More than 100 organizations representing foundations, government policymakers and education and community leaders endorsed a 10-point plan last month to reduce the number of high school dropouts.
The strategy would include implementing early warning systems to support struggling students, creating more alternative paths to graduation and establishing more college and work prep courses.
Time will tell whether the event, kicked off by first lady Laura Bush, proves to be anything more than another expensive Washington photo op. Even if it doesn’t, it at least raised the profile of the dropout issue, as the first lady called for increasing graduation rates to be a top policy priority.
While the summit was a high-end political affair that focused on schools, participants included representatives from Teach for America, the Community Coalition of South Los Angeles and the YouthBuild Alternative School in Cambridge, Mass.

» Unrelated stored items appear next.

<file path="config.mk">
export PLATFORM = sky130hd
export DESIGN_NAME = two_level_priority_interrupt_ctrl
export DESIGN_NICKNAME = d
export VERILOG_FILES = /design/src/shared/irq_ctrl_pkg.sv /design/src/core/two_level_priority_interrupt_ctrl.sv
export SDC_FILE = /design/constraint.sdc
export NUM_CORES = 1
export LEC_CHECK = 0
export ABC_CLOCK_PERIOD_IN_PS = 1700
export BUFFER_PORTS_ARGS = -buffer_cell sky130_fd_sc_hd__buf_2
export CORE_ASPECT_RATIO = 0.6
export CORE_MARGIN = 3
export CORE_UTILIZATION = 35
export CTS_BUF_LIST = sky130_fd_sc_hd__clkbuf_4
export CTS_CLUSTER_SIZE = 24
export DETAILED_ROUTE_END_ITERATION = 10
export HOLD_SLACK_MARGIN = 0.08
export PLACE_DENSITY_LB_ADDON = 0.05
export SLEW_MARGIN = 20
export SYNTH_ARGS = -nofsm -noshare
export SYNTH_HDL_FRONTEND = slang
export SYNTH_SLANG_ARGS = --single-unit
</file>
<file path="constraint.sdc">
create_clock -name core_clk_in -period 1.7 [get_ports core_clk_in]
set_input_delay 0.17 -clock core_clk_in [delete_from_list [all_inputs] [get_ports core_clk_in]]
set_output_delay 0.17 -clock core_clk_in [all_outputs]
set_load 0.05 [all_outputs]
</file>
<file path="src/shared/irq_ctrl_pkg.sv">
package irq_ctrl_pkg;
    // register byte offsets on the bus
    localparam logic [4:0] OFS_MAIN = 5'h00;
    localparam logic [4:0] OFS_EDGES = 5'h04;
    localparam logic [4:0] OFS_EXT = 5'h08;
    localparam logic [4:0] OFS_RESET_CTL = 5'h0C;
    localparam logic [4:0] OFS_STATUS = 5'h10;
    // values after reset
    localparam logic [7:0] RST_MAIN = 8'h00;
    localparam logic [7:0] RST_EDGES = 8'hF5;
    localparam logic [7:0] RST_EXT = 8'hC0;
    // implemented bits, the rest read zero
    localparam logic [7:0] MASK_EDGES = 8'hF5;
    localparam logic [7:0] MASK_EXT = 8'hDB;
    // field positions in the main register
    localparam int B_HIGH_EN = 7;
    localparam int B_LOW_EN = 6;
    localparam int B_T0_EN = 5;
    localparam int B_E0_EN = 4;
    localparam int B_PC_EN = 3;
    localparam int B_T0_FLAG = 2;
    localparam int B_E0_FLAG = 1;
    localparam int B_PC_FLAG = 0;
    // field positions in the edge/priority register
    localparam int B_PULLUP_DIS = 7;
    localparam int B_E0_EDGE = 6;
    localparam int B_E1_EDGE = 5;
    localparam int B_E2_EDGE = 4;
    localparam int B_T0_PRIO = 2;
    localparam int B_PC_PRIO = 0;
    // field positions in the external pin register
    localparam int B_E2_PRIO = 7;
    localparam int B_E1_PRIO = 6;
    localparam int B_E2_EN = 4;
    localparam int B_E1_EN = 3;
    localparam int B_E2_FLAG = 1;
    localparam int B_E1_FLAG = 0;
    // priority mode bit in the reset control register
    localparam int B_PRIO_MODE = 7;
    // program counter width and vectors
    localparam int PC_W = 21;
    localparam logic [20:0] VEC_HIGH = 21'h000008;
    localparam logic [20:0] VEC_LOW = 21'h000018;
    // core clocks per instruction cycle
    localparam int CLKS_PER_INSTR = 4;
    localparam int PRIME_CYCLES = 3;
    // vectoring sequence states
    typedef enum logic [1:0] {
        ST_IDLE = 2'b00,
        ST_PUSH = 2'b01,
        ST_LOAD = 2'b10
    } vec_state_type;
endpackage

</file>
<file path="src/core/two_level_priority_interrupt_ctrl.sv">
`timescale 1ns/10ps
// Overview of operation
// - high vector 000008h, low vector 000018h
// - high pre-empts low, never the reverse
// - each source has flag, enable, priority; pin 0 always high
// - priority mode only while its bit set
// - bit7 gates high, bit6 gates low
// - flag, enable, global enable all set vectors
// - compatibility mode: one vector, bit6 peripherals
// - accepting clears the admitting global enable
// - push return address, load vector
// - return instruction sets that enable again
// - pin events vector within three-four cycles
// - flags set regardless of any enable
// - main bit7 disables all, enables high
// - main bit6 enables peripherals or low
// - main bits 5..0 enables and flags
// - port change flag follows pin mismatch
// - edge select bits, 1 rising, 0 falling
// - timer and port change priority bits
// - pull-up disable bit overrides port latches
// - ext pins 1, 2 priority, enable, flag
// - unimplemented positions always read zero
module two_level_priority_interrupt_ctrl
    import irq_ctrl_pkg::*;
#(
    parameter int PERIPH_N = 4
) (
    input wire logic core_clk_in,
    input wire logic arst_n_in,
    input wire logic [4:0] avs_address_in,
    input wire logic avs_read_in,
    input wire logic avs_write_in,
    input wire logic [31:0] avs_writedata_in,
    input wire logic [3:0] avs_byteenable_in,
    output logic [31:0] avs_readdata_out,
    output logic avs_waitrequest_out,
    input wire logic timer0_overflow_in,
    input wire logic [2:0] ext_pin_in,
    input wire logic [3:0] upper_four_port_pins_in,
    input wire logic port_read_in,
    input wire logic [PERIPH_N-1:0] periph_req_in,
    input wire logic [PERIPH_N-1:0] periph_prio_in,
    input wire logic [7:0] port_latch_in,
    output logic [7:0] pullup_en_out,
    input wire logic [PC_W-1:0] return_addr_in,
    input wire logic return_from_irq_instr_in,
    output logic stack_push_out,
    output logic [PC_W-1:0] stack_data_out,
    output logic pc_load_out,
    output logic [PC_W-1:0] pc_vector_out
);
    // register state
    logic [7:0] interrupt_control_main;
    logic [7:0] interrupt_control_edges_priority;
    logic [7:0] interrupt_control_external_pins;
    logic priority_mode_on;
    logic [7:0] next_main;
    logic [7:0] next_ext;
    // bus wait state, one per access
    logic ack;
    // pin synchronisers and edge history
    logic [2:0] ext_s1;
    logic [2:0] ext_s2;
    logic [2:0] ext_d;
    logic [3:0] chg_s1;
    logic [3:0] chg_s2;
    logic [3:0] chg_ref;
    logic [1:0] prime_cnt;
    // instruction cycle divider
    logic [1:0] div_cnt;
    // vectoring sequence
    vec_state_type state;
    vec_state_type next_state;
    logic take_high;
    logic hi_srv;
    logic lo_srv;

    // bus decode: one wait cycle, then the edge that completes
    wire req_any = avs_read_in | avs_write_in;
    wire wr_take = avs_write_in & ack;
    wire lane0 = avs_byteenable_in[0];
    wire sel_main = avs_address_in == OFS_MAIN;
    wire sel_edges = avs_address_in == OFS_EDGES;
    wire sel_ext = avs_address_in == OFS_EXT;
    wire sel_rctl = avs_address_in == OFS_RESET_CTL;
    wire sel_stat = avs_address_in == OFS_STATUS;
    wire wr_main = wr_take & lane0 & sel_main;
    wire wr_edges = wr_take & lane0 & sel_edges;
    wire wr_ext = wr_take & lane0 & sel_ext;
    wire wr_rctl = wr_take & lane0 & sel_rctl;
    wire [7:0] wdata = avs_writedata_in[7:0];
    assign avs_waitrequest_out = req_any & ~ack;

    // read mux; unmapped addresses read zero
    wire [7:0] rd_edges = interrupt_control_edges_priority & MASK_EDGES;
    wire [7:0] rd_ext = interrupt_control_external_pins & MASK_EXT;
    wire [7:0] rd_rctl = {priority_mode_on, 7'h00};
    wire [7:0] rd_stat = {5'h00, state != ST_IDLE, lo_srv, hi_srv};
    wire [7:0] rd_mux = sel_main ? interrupt_control_main :
                        sel_edges ? rd_edges :
                        sel_ext ? rd_ext :
                        sel_rctl ? rd_rctl :
                        sel_stat ? rd_stat : 8'h00;

    // instruction tick from the core clock
    wire instr_tick = div_cnt == 2'(CLKS_PER_INSTR - 1);

    // external pin edges after synchronising
    wire [2:0] rise = ext_s2 & ~ext_d;
    wire [2:0] fall = ~ext_s2 & ext_d;
    wire [2:0] edge_sel = {interrupt_control_edges_priority[B_E2_EDGE],
                           interrupt_control_edges_priority[B_E1_EDGE],
                           interrupt_control_edges_priority[B_E0_EDGE]};
    wire [2:0] ext_evt = (edge_sel & rise) | (~edge_sel & fall);

    // mismatch against the value last read keeps setting the flag; mute while priming
    wire chg_evt = (chg_s2 != chg_ref) & (prime_cnt == 2'(PRIME_CYCLES));
    wire ref_load = port_read_in | (prime_cnt != 2'(PRIME_CYCLES));

    // per-source flag, enable and priority, order t0,e0,pc,e1,e2
    wire [4:0] src_flag = {interrupt_control_external_pins[B_E2_FLAG],
                           interrupt_control_external_pins[B_E1_FLAG],
                           interrupt_control_main[B_PC_FLAG],
                           interrupt_control_main[B_E0_FLAG],
                           interrupt_control_main[B_T0_FLAG]};
    wire [4:0] src_en = {interrupt_control_external_pins[B_E2_EN],
                         interrupt_control_external_pins[B_E1_EN],
                         interrupt_control_main[B_PC_EN],
                         interrupt_control_main[B_E0_EN],
                         interrupt_control_main[B_T0_EN]};
    // pin 0 has no priority bit and counts as high
    wire [4:0] src_prio = {interrupt_control_external_pins[B_E2_PRIO],
                           interrupt_control_external_pins[B_E1_PRIO],
                           interrupt_control_edges_priority[B_PC_PRIO],
                           1'b1,
                           interrupt_control_edges_priority[B_T0_PRIO]};
    wire [4:0] src_act = src_flag & src_en;

    // global gates
    wire en_hi = interrupt_control_main[B_HIGH_EN];
    wire en_lo = interrupt_control_main[B_LOW_EN];

    // compatibility: bit7 gates all, bit6 the peripherals too
    wire compat_req = en_hi & ((|src_act) | (en_lo & (|periph_req_in)));
    // priority mode: bit7 gates high; low also needs bit7 off-gate
    wire prio_hi = (|(src_act & src_prio)) | (|(periph_req_in & periph_prio_in));
    wire prio_lo = (|(src_act & ~src_prio)) | (|(periph_req_in & ~periph_prio_in));
    wire req_hi = priority_mode_on ? en_hi & prio_hi : compat_req;
    // low is gated by bit7 too, so it never breaks into a high routine
    wire req_lo = priority_mode_on & en_hi & en_lo & prio_lo;
    wire accept = (state == ST_IDLE) & instr_tick & (req_hi | req_lo);
    wire accept_hi = req_hi;
    // enable cleared on entry: high or single enable, else low
    wire clr_low = priority_mode_on & ~accept_hi;
    // return: innermost level first
    wire ret_low = priority_mode_on & ~hi_srv & lo_srv;

    // main register next value; hardware set wins over software clear
    always_comb begin
        next_main = interrupt_control_main;
        if (wr_main) begin
            next_main = wdata;
        end
        if (accept) begin
            next_main[clr_low ? B_LOW_EN : B_HIGH_EN] = 1'b0;
        end
        if (return_from_irq_instr_in) begin
            next_main[ret_low ? B_LOW_EN : B_HIGH_EN] = 1'b1;
        end
        // flags set whatever the enables say
        next_main[B_T0_FLAG] = next_main[B_T0_FLAG] | timer0_overflow_in;
        next_main[B_E0_FLAG] = next_main[B_E0_FLAG] | ext_evt[0];
        next_main[B_PC_FLAG] = next_main[B_PC_FLAG] | chg_evt;
    end

    // external pin register next value
    always_comb begin
        next_ext = interrupt_control_external_pins;
        if (wr_ext) begin
            next_ext = wdata & MASK_EXT;
        end
        next_ext[B_E1_FLAG] = next_ext[B_E1_FLAG] | ext_evt[1];
        next_ext[B_E2_FLAG] = next_ext[B_E2_FLAG] | ext_evt[2];
    end

    // vectoring steps advance one per instruction cycle
    always_comb begin
        next_state = state;
        case (state)
            ST_IDLE: begin
                if (accept) begin
                    next_state = ST_PUSH;
                end
            end
            ST_PUSH: begin
                if (instr_tick) begin
                    next_state = ST_LOAD;
                end
            end
            ST_LOAD: begin
                if (instr_tick) begin
                    next_state = ST_IDLE;
                end
            end
            default: begin
                next_state = ST_IDLE;
            end
        endcase
    end

    // bus handshake and read data
    always_ff @(posedge core_clk_in or negedge arst_n_in) begin
        if (!arst_n_in) begin
            ack <= 1'b0;
            avs_readdata_out <= 32'h0000_0000;
        end else begin
            ack <= req_any & ~ack;
            // captured in the wait cycle, stands at the completing edge
            if (req_any & ~ack) begin
                avs_readdata_out <= {24'h00_0000, rd_mux};
            end
        end
    end

    // software-visible registers
    always_ff @(posedge core_clk_in or negedge arst_n_in) begin
        if (!arst_n_in) begin
            interrupt_control_main <= RST_MAIN;
            interrupt_control_edges_priority <= RST_EDGES;
            interrupt_control_external_pins <= RST_EXT;
            priority_mode_on <= 1'b0;
        end else begin
            interrupt_control_main <= next_main;
            interrupt_control_external_pins <= next_ext;
            if (wr_edges) begin
                interrupt_control_edges_priority <= wdata & MASK_EDGES;
            end
            if (wr_rctl) begin
                priority_mode_on <= wdata[B_PRIO_MODE];
            end
        end
    end

    // pin synchronisers; first stage feeds only the second
    always_ff @(posedge core_clk_in or negedge arst_n_in) begin
        if (!arst_n_in) begin
            ext_s1 <= 3'h0;
            ext_s2 <= 3'h0;
            ext_d <= 3'h0;
            chg_s1 <= 4'h0;
            chg_s2 <= 4'h0;
        end else begin
            ext_s1 <= ext_pin_in;
            ext_s2 <= ext_s1;
            ext_d <= ext_s2;
            chg_s1 <= upper_four_port_pins_in;
            chg_s2 <= chg_s1;
        end
    end

    // port reference: primed after reset so idle pins raise nothing
    always_ff @(posedge core_clk_in or negedge arst_n_in) begin
        if (!arst_n_in) begin
            chg_ref <= 4'h0;
            prime_cnt <= 2'h0;
        end else begin
            if (prime_cnt != 2'(PRIME_CYCLES)) begin
                prime_cnt <= prime_cnt + 2'h1;
            end
            if (ref_load) begin
                chg_ref <= chg_s2;
            end
        end
    end

    // instruction cycle divider
    always_ff @(posedge core_clk_in or negedge arst_n_in) begin
        if (!arst_n_in) begin
            div_cnt <= 2'h0;
        end else begin
            div_cnt <= instr_tick ? 2'h0 : div_cnt + 2'h1;
        end
    end

    // vectoring sequence and in-service levels
    always_ff @(posedge core_clk_in or negedge arst_n_in) begin
        if (!arst_n_in) begin
            state <= ST_IDLE;
            take_high <= 1'b0;
            hi_srv <= 1'b0;
            lo_srv <= 1'b0;
        end else begin
            state <= next_state;
            if (accept) begin
                take_high <= accept_hi;
            end
            // level tracking lets the return re-open the right enable
            if (accept & accept_hi) begin
                hi_srv <= 1'b1;
            end else if (return_from_irq_instr_in & ~ret_low) begin
                hi_srv <= 1'b0;
            end
            if (accept & ~accept_hi) begin
                lo_srv <= 1'b1;
            end else if (return_from_irq_instr_in & ret_low) begin
                lo_srv <= 1'b0;
            end
        end
    end

    // core side: push then load, each a one-cycle pulse
    always_ff @(posedge core_clk_in or negedge arst_n_in) begin
        if (!arst_n_in) begin
            stack_push_out <= 1'b0;
            stack_data_out <= '0;
            pc_load_out <= 1'b0;
            pc_vector_out <= '0;
        end else begin
            stack_push_out <= (state == ST_PUSH) & instr_tick;
            pc_load_out <= (state == ST_LOAD) & instr_tick;
            if ((state == ST_PUSH) & instr_tick) begin
                stack_data_out <= return_addr_in;
            end
            if ((state == ST_LOAD) & instr_tick) begin
                // compatibility mode always takes the high vector
                pc_vector_out <= take_high ? VEC_HIGH : VEC_LOW;
            end
        end
    end

    // pull-ups follow the latches unless disabled
    always_ff @(posedge core_clk_in or negedge arst_n_in) begin
        if (!arst_n_in) begin
            pullup_en_out <= 8'h00;
        end else begin
            pullup_en_out <= interrupt_control_edges_priority[B_PULLUP_DIS] ?
                             8'h00 : port_latch_in;
        end
    end

    // checks
    property p_vec_lvl;
        @(posedge core_clk_in) disable iff (!arst_n_in)
        pc_load_out |-> pc_vector_out == (take_high ? VEC_HIGH : VEC_LOW);
    endproperty
    a_vec_lvl: assert property (p_vec_lvl) else $error("wrong vector");

    property p_compat_vec;
        @(posedge core_clk_in) disable iff (!arst_n_in)
        accept && !priority_mode_on |=> take_high;
    endproperty
    a_compat_vec: assert property (p_compat_vec) else $error("compat low");

    property p_clr_en;
        @(posedge core_clk_in) disable iff (!arst_n_in)
        accept && !wr_main && !return_from_irq_instr_in |=>
            !interrupt_control_main[$past(clr_low) ? B_LOW_EN : B_HIGH_EN];
    endproperty
    a_clr_en: assert property (p_clr_en) else $error("enable kept");

    property p_push_load;
        @(posedge core_clk_in) disable iff (!arst_n_in)
        stack_push_out |-> ##[1:4] pc_load_out;
    endproperty
    a_push_load: assert property (p_push_load) else $error("no load");

    property p_latency;
        @(posedge core_clk_in) disable iff (!arst_n_in)
        accept |-> ##[5:9] pc_load_out;
    endproperty
    a_latency: assert property (p_latency) else $error("late vector");

    property p_flag_set;
        @(posedge core_clk_in) disable iff (!arst_n_in)
        timer0_overflow_in |=> interrupt_control_main[B_T0_FLAG];
    endproperty
    a_flag_set: assert property (p_flag_set) else $error("flag lost");

    property p_no_lo_pre;
        @(posedge core_clk_in) disable iff (!arst_n_in)
        hi_srv && priority_mode_on && !en_hi |-> !accept;
    endproperty
    a_no_lo_pre: assert property (p_no_lo_pre) else $error("low pre-empt");

    property p_ret_set;
        @(posedge core_clk_in) disable iff (!arst_n_in)
        return_from_irq_instr_in && !priority_mode_on && !wr_main && !accept
            |=> interrupt_control_main[B_HIGH_EN];
    endproperty
    a_ret_set: assert property (p_ret_set) else $error("no re-enable");

    property p_pullup;
        @(posedge core_clk_in) disable iff (!arst_n_in)
        interrupt_control_edges_priority[B_PULLUP_DIS] |=> pullup_en_out == 8'h00;
    endproperty
    a_pullup: assert property (p_pullup) else $error("pull-up on");

    c_hi: cover property (@(posedge core_clk_in) accept && accept_hi);
    c_lo: cover property (@(posedge core_clk_in) accept && !accept_hi);
    c_pre: cover property (@(posedge core_clk_in) accept && accept_hi && lo_srv);
endmodule

</file>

The dropout problem has been slowly gaining attention. In 2005, the governors of every state signed the Graduation Counts Compact, agreeing that there should be a common formula for calculating state graduation rates and that improvements are needed in the collection, reporting and analysis of graduation and dropout data. By 2010, thirty-nine states plan to report the results of a five-year longitudinal study that is tracking student progress from entry into ninth grade through exit from high school.
Summit panelist Reginald Beaty, executive vice president of Communities in Schools of Georgia, praised the “holistic approach” of the gathering, and appreciated its receptivity to looking at “non-academic barriers” that make dropping out “a process, not an event.” He said community based support services for youth are essential for the effort to succeed.
Not in attendance was Jack Wuest, the feisty veteran innovator in working with dropouts in Chicago. “While these are all nice efforts in the area of prevention, they don’t offer a lick or a promise for the millions of dropouts left behind on the streets without education or employment opportunities,” said Wuest, executive director of the Alternative Schools Network. “It’s a huge oversight.”
Preventing fires is good, he said, but the nation’s current dropouts represent a “fire now raging” that needs attention.
The summit was sponsored by the National Governors Association, Civic Enterprises, Time magazine, MTV and the Bill & Melinda Gates Foundation.